With that in mind, Israel took a more measured approach than other governments. The country already stands out as a major hub for blockchain startups, with the number of companies in the sector nearly doubling between 2016 and 2017. Today, more than 60 companies operate in the market, and have been greatly encouraged by the government. Regulators’ explorations actually started in 2016 with the Supervision of Financial Services law, which appointed a regulator to study and lay down the foundations for regulating digital non-institutional currencies. As such, the new framework has been introduced in stages, with the law coming into full effect in October 2018.
Even aside from general regulatory actions, Israel has shown a clear desire to work with, and not against, the cryptocurrency sector. Israeli-based companies raised over $480 million through ICOs in 2017, and the government has already moved to provide some legitimacy to the ICO sector. Regulators have announced that ICOs will be taxed through VAT, and cryptocurrency businesses must produce standard accounting forms such as P&L statements. While these will not fix all the gray areas in the ICO ecosystem, the government hopes to build transparency in the sector to help it thrive and gain credibility. These changes are seen as slightly controversial, but broadly positive for the sector as a whole.
More than the long-term planning involved, however, is regulators’ detailed and comprehensive approach. A document published in May 2018 revealed the expansive set of rules and guidelines for identifying, reporting, and documenting of virtual currency holdings by financial services providers. These are some of the most thorough rules written yet and even include an in-depth and comprehensive approach to solving the problem of identifying anonymous coin holders.

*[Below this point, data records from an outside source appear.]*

Source: an optimization exercise on an open RTL-to-GDS flow (aim: small area, a short achievable clock period and few clock cycles per item). Production flows keep margins and buffers that such runs may drop. Only simulation tests tie the RTL to the original design; equivalence was not proved. Power is estimated from default activity; no workload was simulated.

### flow/config.mk
export PLATFORM = sky130hd
export DESIGN_NAME = obb_top
export DESIGN_NICKNAME = obb_top
export VERILOG_FILES = /design/flow/design.v
export SDC_FILE = /design/flow/constraint.sdc
export NUM_CORES = 4
export LEC_CHECK = 0
export CAP_MARGIN = 20
export CORE_MARGIN = 2
export CORE_UTILIZATION = 40
export SLEW_MARGIN = 20
### flow/constraint.sdc
create_clock -name core_clock -period 12.0 [get_ports {clk}]
set_input_delay 2.4000 -clock core_clock [delete_from_list [all_inputs] [get_ports {clk}]]
set_output_delay 2.4000 -clock core_clock [all_outputs]
set_load 0.01 [all_outputs]
### flow/design.v
`timescale 1ns/1ps
module obb_decode (
    input  logic         clk,
    input  logic         rst,
    input  logic         wb_cyc,
    input  logic         wb_stb,
    input  logic         wb_we,
    input  logic [5:0]   wb_adr,
    input  logic [31:0]  wb_dat_i,
    output logic         wb_ack,
    output logic [31:0]  wb_dat_o,
    output logic [479:0] pts,            
    output logic [143:0] axes,           
    output logic [2:0]   set,            
    input  logic [167:0] cache,          
    input  logic         fin,            
    output logic         bus_pt,         
    output logic [2:0]   bus_idx,
    input  logic [59:0]  lane_pt         
);
    logic        ack;
    logic        slow;                   
    logic [4:0]  radr;                   
    logic [31:0] sdata;
    logic        busy;
    logic        done;
    logic        acc;
    logic        wr;
    logic        start;
    logic [31:0] wd;
    logic [31:0] rdata;
    logic [31:0] rdata_q;
    logic [29:0] pt  [0:15];
    logic [15:0] ax  [0:8];
    logic [27:0] pub [0:5];              
    assign acc   = wb_cyc && wb_stb && !ack && !slow;
    assign wr    = acc && wb_we && !busy;             
    assign start = wr && wb_adr == 6'h19 && wb_dat_i[0];
    assign wd    = rst ? 32'd0 : wb_dat_i;            
    always_ff @(posedge clk) begin
        for (int i = 0; i < 16; i++) begin
            if (rst || (wr && wb_adr == 6'(i))) begin
                pt[i] <= wd[29:0];
            end
        end
        for (int k = 0; k < 9; k++) begin
            if (rst || (wr && wb_adr == 6'(16 + k))) begin
                ax[k] <= wd[15:0];
            end
        end
    end
    always_comb begin
        for (int a = 0; a < 3; a++) begin
            set[a] = wr && (wb_adr[5:4] == 2'b00 ||
                            wb_adr == 6'(16 + 3*a) || wb_adr == 6'(17 + 3*a) || wb_adr == 6'(18 + 3*a));
        end
    end
    always_comb begin
        for (int i = 0; i < 16; i++) begin
            pts[30*i +: 30] = pt[i];
        end
        for (int a = 0; a < 3; a++) begin
            axes[48*a +: 48] = {ax[3*a+2], ax[3*a+1], ax[3*a]};
        end
    end
    always_ff @(posedge clk) begin
        if (rst) begin
            ack  <= 1'b0;
            slow <= 1'b0;
            busy <= 1'b0;
            done <= 1'b0;
        end else begin
            slow <= acc && !wb_we && wb_adr < 6'h19;
            ack  <= (acc && !(!wb_we && wb_adr < 6'h19)) || slow;
            if (start) begin
                busy <= 1'b1;
                done <= 1'b0;
            end else if (busy && fin) begin
                busy <= 1'b0;
                done <= 1'b1;
            end
        end
    end
    always_ff @(posedge clk) begin
        if (busy && fin) begin
            for (int a = 0; a < 3; a++) begin
                pub[2*a]   <= cache[56*a + 28 +: 28];
                pub[2*a+1] <= cache[56*a +: 28];
            end
        end
    end
    always_ff @(posedge clk) begin
        radr <= wb_adr[4:0];
    end
    assign bus_pt  = slow && !radr[4];
    assign bus_idx = radr[2:0];
    always_comb begin
        sdata = '0;
        if (!radr[4]) begin
            sdata = {2'b00, radr[3] ? lane_pt[59:30] : lane_pt[29:0]};
        end else if (radr[3:0] < 4'd9) begin
            sdata = {{16{ax[radr[3:0]][15]}}, ax[radr[3:0]]};
        end
    end
    logic       sel_st;
    logic       sel_res;
    logic [27:0] res;
    assign sel_st  = wb_adr == 6'h1A;
    assign sel_res = wb_adr[5:3] == 3'b100 && wb_adr[2:1] != 2'b11;
    always_comb begin
        case (wb_adr[2:0])
            3'd0:    res = pub[0];
            3'd1:    res = pub[1];
            3'd2:    res = pub[2];
            3'd3:    res = pub[3];
            3'd4:    res = pub[4];
            default: res = pub[5];
        endcase
    end
    always_comb begin
        rdata    = sel_res ? {{4{res[27]}}, res} : 32'd0;
        rdata[0] = rdata[0] || (sel_st && busy && !fin);
        rdata[1] = rdata[1] || (sel_st && (done || (busy && fin)));
    end
    always_ff @(posedge clk) begin
        rdata_q <= rdata | (slow ? sdata : 32'd0);
    end
    assign wb_ack   = ack;
    assign wb_dat_o = rdata_q;
endmodule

They also follow the Israeli Supreme Court’s decision in favor of crypto exchanges, which ruled that banks and other financial institutions must not restrict crypto companies’ access to banking services based on speculative factors such as assumptions of risk. The new rules may be controversial in some cases, such as the reporting requirements for financial service providers. In addition to names, ID numbers, and other personal details, companies would also have to collect users’ public key numbers and even their IP addresses. Regardless, the move is seen as a major step forward for cryptocurrency regulations and could position Israel as a pioneering force embracing cryptos and aiding their adoption.
Most importantly, though, the new regulation will facilitate the interaction between the crypto sector and institutional investment and banking services. Most major investment firms and banks have been staunchly anti-crypto due to the industry’s perceived “Wild West” mentality and consequently its reputation. By creating a framework that lets cryptocurrencies and blockchain continue to thrive while reassuring institutional investors, regulators could open the market to a rapid surge of liquidity.
Leading the Way With Smart Regulation
Instead of a stifling reaction to cryptocurrencies, Israel has gone all in on identifying a comprehensive regulatory solution. The country’s positive direction could be a template for other countries looking to help the sector grow within their own borders. As more governments realize the value of blockchain and cryptocurrencies, the Israeli model may be an ideal tool to kick-start growth in their respective jurisdictions.